This is the only earth we’ve got, and we have to take good care of it if we want it to take good care of us. We know this, and we need to tune in to that deep knowledge of how to live, respecting the earth instead of exploiting it.

We, you, are already creating awareness and change at grassroots level, which is good and necessary. But we also need to create change at a global, political level, to turn this tide before it is too late. And that is why it is so crucial what happens in Copenhagen – and beyond. We need decisive action, and a firm commitment to get back under 350ppm as fast as possible.

The best way to achieve something is to aim to achieve twice as much, so we need to push, and push hard. Time is too short for half-hearted ambitions. We have the technology, we just need to commit. It won’t be easy. Rowing oceans isn’t easy. There are many times when my motivation wavers, and I wonder what the hell ever possessed me to do this.

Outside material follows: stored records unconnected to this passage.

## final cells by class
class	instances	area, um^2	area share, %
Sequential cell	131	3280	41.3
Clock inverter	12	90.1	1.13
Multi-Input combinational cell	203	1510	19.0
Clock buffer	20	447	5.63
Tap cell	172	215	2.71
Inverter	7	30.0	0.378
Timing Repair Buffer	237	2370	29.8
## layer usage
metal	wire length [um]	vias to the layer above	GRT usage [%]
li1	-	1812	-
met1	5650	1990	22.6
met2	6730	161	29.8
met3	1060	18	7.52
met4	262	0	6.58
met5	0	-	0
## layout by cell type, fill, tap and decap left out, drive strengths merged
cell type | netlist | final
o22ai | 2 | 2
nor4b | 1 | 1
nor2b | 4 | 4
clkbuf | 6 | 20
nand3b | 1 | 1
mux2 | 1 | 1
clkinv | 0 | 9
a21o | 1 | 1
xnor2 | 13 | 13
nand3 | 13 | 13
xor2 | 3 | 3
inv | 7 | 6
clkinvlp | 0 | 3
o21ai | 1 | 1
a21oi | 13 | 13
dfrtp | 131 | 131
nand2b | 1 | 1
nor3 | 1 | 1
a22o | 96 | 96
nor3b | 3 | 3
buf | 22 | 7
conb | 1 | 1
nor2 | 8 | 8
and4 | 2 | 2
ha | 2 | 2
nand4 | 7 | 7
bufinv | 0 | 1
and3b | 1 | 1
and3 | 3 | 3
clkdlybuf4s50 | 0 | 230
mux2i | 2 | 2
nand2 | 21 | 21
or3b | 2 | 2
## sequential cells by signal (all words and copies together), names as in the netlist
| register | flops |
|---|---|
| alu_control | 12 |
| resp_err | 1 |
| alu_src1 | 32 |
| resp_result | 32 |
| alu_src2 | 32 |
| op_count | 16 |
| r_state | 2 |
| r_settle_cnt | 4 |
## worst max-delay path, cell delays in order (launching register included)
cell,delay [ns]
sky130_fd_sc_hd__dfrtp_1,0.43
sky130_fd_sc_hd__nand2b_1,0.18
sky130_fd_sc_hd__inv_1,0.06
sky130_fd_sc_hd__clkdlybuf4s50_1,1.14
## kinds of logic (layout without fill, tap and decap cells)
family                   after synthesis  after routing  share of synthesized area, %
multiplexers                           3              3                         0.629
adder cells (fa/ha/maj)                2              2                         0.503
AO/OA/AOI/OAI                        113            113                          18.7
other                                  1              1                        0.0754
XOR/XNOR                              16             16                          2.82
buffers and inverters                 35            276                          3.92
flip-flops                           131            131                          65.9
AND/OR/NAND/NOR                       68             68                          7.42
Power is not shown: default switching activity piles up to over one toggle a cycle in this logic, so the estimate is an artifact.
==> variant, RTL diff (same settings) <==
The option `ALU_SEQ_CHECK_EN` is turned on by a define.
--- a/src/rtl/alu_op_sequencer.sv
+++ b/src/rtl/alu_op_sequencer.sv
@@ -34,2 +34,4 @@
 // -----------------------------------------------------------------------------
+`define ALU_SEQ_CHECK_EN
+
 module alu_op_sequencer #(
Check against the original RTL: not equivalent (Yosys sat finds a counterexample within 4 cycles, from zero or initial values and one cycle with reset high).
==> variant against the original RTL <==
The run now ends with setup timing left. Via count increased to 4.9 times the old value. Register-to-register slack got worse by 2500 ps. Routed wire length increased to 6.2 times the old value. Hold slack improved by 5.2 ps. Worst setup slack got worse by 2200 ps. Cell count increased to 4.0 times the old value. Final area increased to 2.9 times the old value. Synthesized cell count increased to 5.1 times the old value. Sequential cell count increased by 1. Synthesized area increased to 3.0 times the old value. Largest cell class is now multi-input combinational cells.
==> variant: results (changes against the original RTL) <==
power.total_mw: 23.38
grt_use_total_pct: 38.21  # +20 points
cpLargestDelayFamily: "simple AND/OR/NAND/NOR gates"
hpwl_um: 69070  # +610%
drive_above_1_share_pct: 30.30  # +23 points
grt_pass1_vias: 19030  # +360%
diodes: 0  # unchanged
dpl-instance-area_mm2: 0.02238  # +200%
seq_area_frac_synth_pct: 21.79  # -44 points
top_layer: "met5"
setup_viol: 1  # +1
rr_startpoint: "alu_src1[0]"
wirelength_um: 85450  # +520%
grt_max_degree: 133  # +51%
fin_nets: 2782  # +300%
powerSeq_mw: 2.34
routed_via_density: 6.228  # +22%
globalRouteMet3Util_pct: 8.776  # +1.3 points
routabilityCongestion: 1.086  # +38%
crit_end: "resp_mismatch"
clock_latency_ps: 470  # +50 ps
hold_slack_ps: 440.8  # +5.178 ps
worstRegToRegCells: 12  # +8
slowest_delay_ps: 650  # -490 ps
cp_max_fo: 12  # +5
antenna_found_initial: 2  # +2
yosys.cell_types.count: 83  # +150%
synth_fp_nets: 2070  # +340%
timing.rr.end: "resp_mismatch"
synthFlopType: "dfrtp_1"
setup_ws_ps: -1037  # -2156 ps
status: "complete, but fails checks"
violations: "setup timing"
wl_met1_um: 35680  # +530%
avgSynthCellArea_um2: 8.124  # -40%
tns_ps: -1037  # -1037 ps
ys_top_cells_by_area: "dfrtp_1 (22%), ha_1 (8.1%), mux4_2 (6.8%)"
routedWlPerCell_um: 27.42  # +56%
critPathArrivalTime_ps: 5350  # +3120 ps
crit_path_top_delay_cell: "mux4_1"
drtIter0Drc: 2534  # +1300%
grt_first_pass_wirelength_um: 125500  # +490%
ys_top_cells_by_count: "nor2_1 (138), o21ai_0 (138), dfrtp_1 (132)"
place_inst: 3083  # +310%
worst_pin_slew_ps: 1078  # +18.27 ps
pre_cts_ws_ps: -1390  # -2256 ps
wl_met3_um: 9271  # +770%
### src/rtl/iir_out_round_sat_pkg.sv
// Shared iir8 constants plus a reference round/saturate helper for model reuse.
package iir_out_round_sat_pkg;

    localparam int unsigned IIR_NSAMP      = 8;
    localparam int unsigned IIR_MACC_BITS  = 27;
    localparam int unsigned IIR_MACC_FRAC  = 13;
    localparam int unsigned IIR_SAMP_BITS  = 12;
    localparam int unsigned IIR_ROUND_BITS = IIR_MACC_BITS + 1 - IIR_MACC_FRAC;

    typedef struct packed {
        logic                     sat;
        logic [IIR_SAMP_BITS-1:0] out;
    } sat_round_t;

    // Round half up to integer, then clamp to the signed sample range.
    function automatic sat_round_t sat_round(input logic [IIR_MACC_BITS-1:0] din);
        logic [IIR_MACC_BITS:0]    sum;
        logic [IIR_ROUND_BITS-1:0] r;
        logic [IIR_ROUND_BITS-IIR_SAMP_BITS:0] upper;
        sat_round_t res;
        sum   = {din[IIR_MACC_BITS-1], din} + ((IIR_MACC_BITS+1)'(1) << (IIR_MACC_FRAC - 1));
        r     = sum[IIR_MACC_BITS:IIR_MACC_FRAC];
        upper = r[IIR_ROUND_BITS-1:IIR_SAMP_BITS-1];
        if (upper == '0 || upper == '1) begin
            res.sat = 1'b0;
            res.out = r[IIR_SAMP_BITS-1:0];
        end else begin
            res.sat = 1'b1;
            res.out = r[IIR_ROUND_BITS-1] ? {1'b1, {(IIR_SAMP_BITS-1){1'b0}}}
                                          : {1'b0, {(IIR_SAMP_BITS-1){1'b1}}};
        end
        return res;
    endfunction

endpackage

### src/rtl/iir_out_round_sat_lane.sv
// One lane: stage 1 rounds half up, stage 2 saturates to OUT_BITS signed.
module iir_round_sat_lane
    import iir_out_round_sat_pkg::*;
#(
    parameter int unsigned IN_BITS   = IIR_MACC_BITS,
    parameter int unsigned FRAC_BITS = IIR_MACC_FRAC,
    parameter int unsigned OUT_BITS  = IIR_SAMP_BITS
) (
    input  logic                clk,
    input  logic                rst_n,
    input  logic [IN_BITS-1:0]  din,
    output logic [OUT_BITS-1:0] dout,
    output logic                sat,
    output logic                sat_next
);

    localparam int unsigned R_BITS = IN_BITS + 1 - FRAC_BITS;
    localparam logic [IN_BITS:0] HALF =
        {{(IN_BITS + 1 - FRAC_BITS){1'b0}}, 1'b1, {(FRAC_BITS - 1){1'b0}}};

    logic [IN_BITS:0]         sum;
    logic [R_BITS-1:0]        r_q;
    logic [R_BITS-OUT_BITS:0] upper;
    logic [OUT_BITS-1:0]      dout_next;

    always_comb begin
        sum = {din[IN_BITS-1], din} + HALF;
    end

    // In range exactly when every bit above the output sign bit matches it.
    always_comb begin
        upper     = r_q[R_BITS-1:OUT_BITS-1];
        sat_next  = 1'b0;
        dout_next = r_q[OUT_BITS-1:0];
        if (!(upper == '0 || upper == '1)) begin
            sat_next  = 1'b1;
            dout_next = r_q[R_BITS-1] ? {1'b1, {(OUT_BITS-1){1'b0}}}
                                      : {1'b0, {(OUT_BITS-1){1'b1}}};
        end
    end

    always_ff @(posedge clk or negedge rst_n) begin
        if (!rst_n) begin
            r_q  <= '0;
            dout <= '0;
            sat  <= 1'b0;
        end else begin
            r_q  <= sum[IN_BITS:FRAC_BITS];
            dout <= dout_next;
            sat  <= sat_next;
        end
    end

endmodule

### src/rtl/iir_out_round_sat.sv
// iir8 output stage: per-lane round + saturate, valid pipeline and saturation statistics.
module iir_out_round_sat
    import iir_out_round_sat_pkg::*;
#(
    parameter int unsigned NSAMP     = IIR_NSAMP,
    parameter int unsigned IN_BITS   = IIR_MACC_BITS,
    parameter int unsigned FRAC_BITS = IIR_MACC_FRAC,
    parameter int unsigned OUT_BITS  = IIR_SAMP_BITS,
    parameter int unsigned CNT_BITS  = 16
) (
    input  logic                      clk,
    input  logic                      rst_n,
    input  logic [NSAMP*IN_BITS-1:0]  dat_i,
    input  logic                      valid_i,
    output logic [NSAMP*OUT_BITS-1:0] dat_o,
    output logic                      valid_o,
    output logic [NSAMP-1:0]          sat_o,
    output logic                      sat_flag_o,
    output logic [CNT_BITS-1:0]       sat_cnt_o,
    input  logic                      sat_clr_i
);

    logic [NSAMP-1:0] lane_sat;
    logic [NSAMP-1:0] lane_sat_next;
    logic             valid_s1;
    logic             sat_event;

    for (genvar k = 0; k < NSAMP; k++) begin : g_lane
        iir_round_sat_lane #(
            .IN_BITS   (IN_BITS),
            .FRAC_BITS (FRAC_BITS),
            .OUT_BITS  (OUT_BITS)
        ) u_lane (
            .clk      (clk),
            .rst_n    (rst_n),
            .din      (dat_i[k*IN_BITS +: IN_BITS]),
            .dout     (dat_o[k*OUT_BITS +: OUT_BITS]),
            .sat      (lane_sat[k]),
            .sat_next (lane_sat_next[k])
        );
    end

    always_comb begin
        sat_o = lane_sat & {NSAMP{valid_o}};
    end

    // Event is taken from the stage-2 inputs so the stats move on the same edge as sat_o.
    always_comb begin
        sat_event = valid_s1 && (|lane_sat_next);
    end

    always_ff @(posedge clk or negedge rst_n) begin
        if (!rst_n) begin
            valid_s1 <= 1'b0;
            valid_o  <= 1'b0;
        end else begin
            valid_s1 <= valid_i;
            valid_o  <= valid_s1;
        end
    end

    always_ff @(posedge clk or negedge rst_n) begin
        if (!rst_n) begin
            sat_flag_o <= 1'b0;
            sat_cnt_o  <= '0;
        end else if (sat_clr_i) begin
            sat_flag_o <= sat_event;
            sat_cnt_o  <= sat_event ? CNT_BITS'(1) : '0;
        end else if (sat_event) begin
            sat_flag_o <= 1'b1;
            if (sat_cnt_o != '1) begin
                sat_cnt_o <= sat_cnt_o + CNT_BITS'(1);
            end
        end
    end

endmodule
### config.mk
export PLATFORM = sky130hd
export DESIGN_NAME = mem_access_unit
export DESIGN_NICKNAME = d
export VERILOG_FILES = /design/src/rtl/mem_access_unit.sv
export SDC_FILE = /design/constraint.sdc
export NUM_CORES = 1
export LEC_CHECK = 0
export ABC_AREA = 1
export BUFFER_PORTS_ARGS = -buffer_cell sky130_fd_sc_hd__buf_2
export CAP_MARGIN = 5
export CORE_AREA = 2 2 107 109
export DETAILED_ROUTE_END_ITERATION = 6
export DIE_AREA = 0 0 109 111
export GPL_ROUTABILITY_DRIVEN = 0
export PLACE_DENSITY = 0.84
export SLEW_MARGIN = 20
export SYNTH_ARGS = -nofsm -noshare
export SYNTH_HDL_FRONTEND = slang
export SYNTH_SLANG_ARGS = --single-unit
### constraint.sdc
create_clock -name clk -period 10.64 [get_ports clk]
set_input_delay 2.128 -clock clk [delete_from_list [all_inputs] [get_ports clk]]
set_output_delay 2.128 -clock clk [all_outputs]
set_load 0.01 [all_outputs]
**src/rtl/maze_pkg.sv**
```systemverilog
// maze_pkg: shared map geometry, FSM/move encodings and the LFSR step for the maze generator.
package maze_pkg;
  localparam int MAP_WIDTH = 30;
  localparam int MAP_HEIGHT = 21;
  localparam int ADDR_W = $clog2(MAP_HEIGHT);
  localparam int X_W = $clog2(MAP_WIDTH);
  localparam int START_X = 0;
  localparam int START_Y = 11;
  localparam logic [1:0] MOVE_UP = 2'b00;
  localparam logic [1:0] MOVE_DOWN = 2'b01;
  typedef enum logic [4:0] {
    IDLE  = 5'b00001,
    CLEAR = 5'b00010,
    CARVE = 5'b00100,
    STEP  = 5'b01000,
    DONE  = 5'b10000
  } state_t;
  // Fibonacci x^16+x^14+x^13+x^11+1, shifting left with feedback into bit 0
  function automatic logic [15:0] lfsr_next(input logic [15:0] s);
    return {s[14:0], s[15] ^ s[13] ^ s[12] ^ s[10]};
  endfunction
  function automatic logic [1:0] next_move(input logic [15:0] s);
    return 2'(lfsr_next(s));
  endfunction
endpackage

```
**src/rtl/lfsr16.sv**
```systemverilog
// lfsr16: 16-bit Fibonacci LFSR with synchronous load and step enable.
module lfsr16
  import maze_pkg::*;
#(
  parameter logic [15:0] RESET_VAL = 16'hACE1
) (
  input  logic        clk,
  input  logic        reset,
  input  logic        load,
  input  logic [15:0] seed,
  input  logic        advance,
  output logic [15:0] q
);
  always_ff @(posedge clk) begin
    if (!reset) q <= RESET_VAL;
    else if (load) q <= seed;
    else if (advance) q <= lfsr_next(q);
  end
endmodule

```
**src/rtl/maze_map_writer.sv**
```systemverilog
// maze_map_writer: walls every map row, then carves a random walk from spawn to the right edge,
// streaming each touched row word to the map RAM write port.
module maze_map_writer
  import maze_pkg::*;
#(
  parameter int          SPAWN_X      = START_X,
  parameter int          SPAWN_Y      = START_Y,
  parameter int          MAX_STEPS    = 255,
  parameter logic [15:0] DEFAULT_SEED = 16'hACE1
) (
  input  logic                 clk,
  input  logic                 reset,
  input  logic                 start,
  input  logic [15:0]          seed,
  input  logic                 wr_ready,
  output logic                 wr_en,
  output logic [ADDR_W-1:0]    wr_addr,
  output logic [MAP_WIDTH-1:0] wr_data,
  output logic                 busy,
  output logic                 done,
  output logic [7:0]           step_count
);
  localparam logic [7:0] STEP_MAX = 8'(MAX_STEPS);
  localparam logic [X_W-1:0] LAST_X = X_W'(MAP_WIDTH - 1);
  localparam logic [ADDR_W-1:0] LAST_Y = ADDR_W'(MAP_HEIGHT - 1);
  state_t state_q;
  logic [MAP_WIDTH-1:0] shadow_q [MAP_HEIGHT];
  logic [ADDR_W-1:0] row_q, cy_q, cy_d, ty;
  logic [X_W-1:0] cx_q, cx_d, tx;
  logic [7:0] step_q, step_d;
  logic wr_en_q;
  logic [ADDR_W-1:0] wr_addr_q;
  logic [MAP_WIDTH-1:0] wr_data_q, carve_row;
  logic [15:0] lfsr_q;
  logic [1:0] mv;
  logic go_right;
  lfsr16 #(.RESET_VAL(DEFAULT_SEED)) u_lfsr (
    .clk     (clk),
    .reset   (reset),
    .load    (state_q == IDLE && start),
    .seed    (seed == '0 ? DEFAULT_SEED : seed),
    .advance (state_q == STEP),
    .q       (lfsr_q)
  );
  // Next cell is resolved in STEP so the carve write can be registered on the way into CARVE.
  always_comb begin
    mv = next_move(lfsr_q);
    go_right = step_q == STEP_MAX || mv[1] || (mv == MOVE_UP && cy_q == '0) ||
               (mv == MOVE_DOWN && cy_q == LAST_Y);
    cx_d = go_right ? cx_q + 1'b1 : cx_q;
    cy_d = go_right ? cy_q : (mv == MOVE_DOWN ? cy_q + 1'b1 : cy_q - 1'b1);
    step_d = step_q == STEP_MAX ? step_q : step_q + 1'b1;
    tx = state_q == STEP ? cx_d : cx_q;
    ty = state_q == STEP ? cy_d : cy_q;
    carve_row = (state_q == CLEAR ? '1 : shadow_q[ty]) & ~(MAP_WIDTH'(1) << tx);
  end
  always_ff @(posedge clk) begin
    if (!reset) begin
      state_q   <= IDLE;
      wr_en_q   <= 1'b0;
      wr_addr_q <= '0;
      wr_data_q <= '0;
      step_q    <= '0;
      row_q     <= '0;
      cx_q      <= '0;
      cy_q      <= '0;
    end else begin
      case (state_q)
        IDLE: if (start) begin
          state_q   <= CLEAR;
          step_q    <= '0;
          row_q     <= '0;
          cx_q      <= X_W'(SPAWN_X);
          cy_q      <= ADDR_W'(SPAWN_Y);
          wr_en_q   <= 1'b1;
          wr_addr_q <= '0;
          wr_data_q <= '1;
        end
        CLEAR: if (wr_ready) begin
          shadow_q[row_q] <= '1;
          if (row_q == LAST_Y) begin
            state_q          <= CARVE;
            wr_addr_q        <= cy_q;
            wr_data_q        <= carve_row;
            shadow_q[cy_q]   <= carve_row;
          end else begin
            row_q     <= row_q + 1'b1;
            wr_addr_q <= row_q + 1'b1;
          end
        end
        CARVE: if (wr_ready) begin
          wr_en_q <= 1'b0;
          state_q <= cx_q == LAST_X ? DONE : STEP;
        end
        STEP: begin
          state_q        <= CARVE;
          cx_q           <= cx_d;
          cy_q           <= cy_d;
          step_q         <= step_d;
          wr_en_q        <= 1'b1;
          wr_addr_q      <= cy_d;
          wr_data_q      <= carve_row;
          shadow_q[cy_d] <= carve_row;
        end
        DONE: state_q <= IDLE;
        default: state_q <= IDLE;
      endcase
    end
  end
  assign wr_en      = wr_en_q;
  assign wr_addr    = wr_addr_q;
  assign wr_data    = wr_data_q;
  assign busy       = state_q inside {CLEAR, CARVE, STEP};
  assign done       = state_q == DONE;
  assign step_count = step_q;
endmodule

```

But the thing that keeps me going is that I have a powerful reason why. I just have to keep my eye on the goal, and know that in the end it will all be worthwhile, because I am fighting for something that I care about.

So, we have to ask ourselves, is our continued survival as a species something that we care about? Is it a strong enough reason why for us to take the short term pain to achieve the long term gain? Do we believe we are worth saving?

I absolutely believe that we are, and that we can do it. It won’t be easy, but I truly believe that if we all pull together, we CAN build a better, greener future, the same way that I row across oceans - one stroke, one action, at a time.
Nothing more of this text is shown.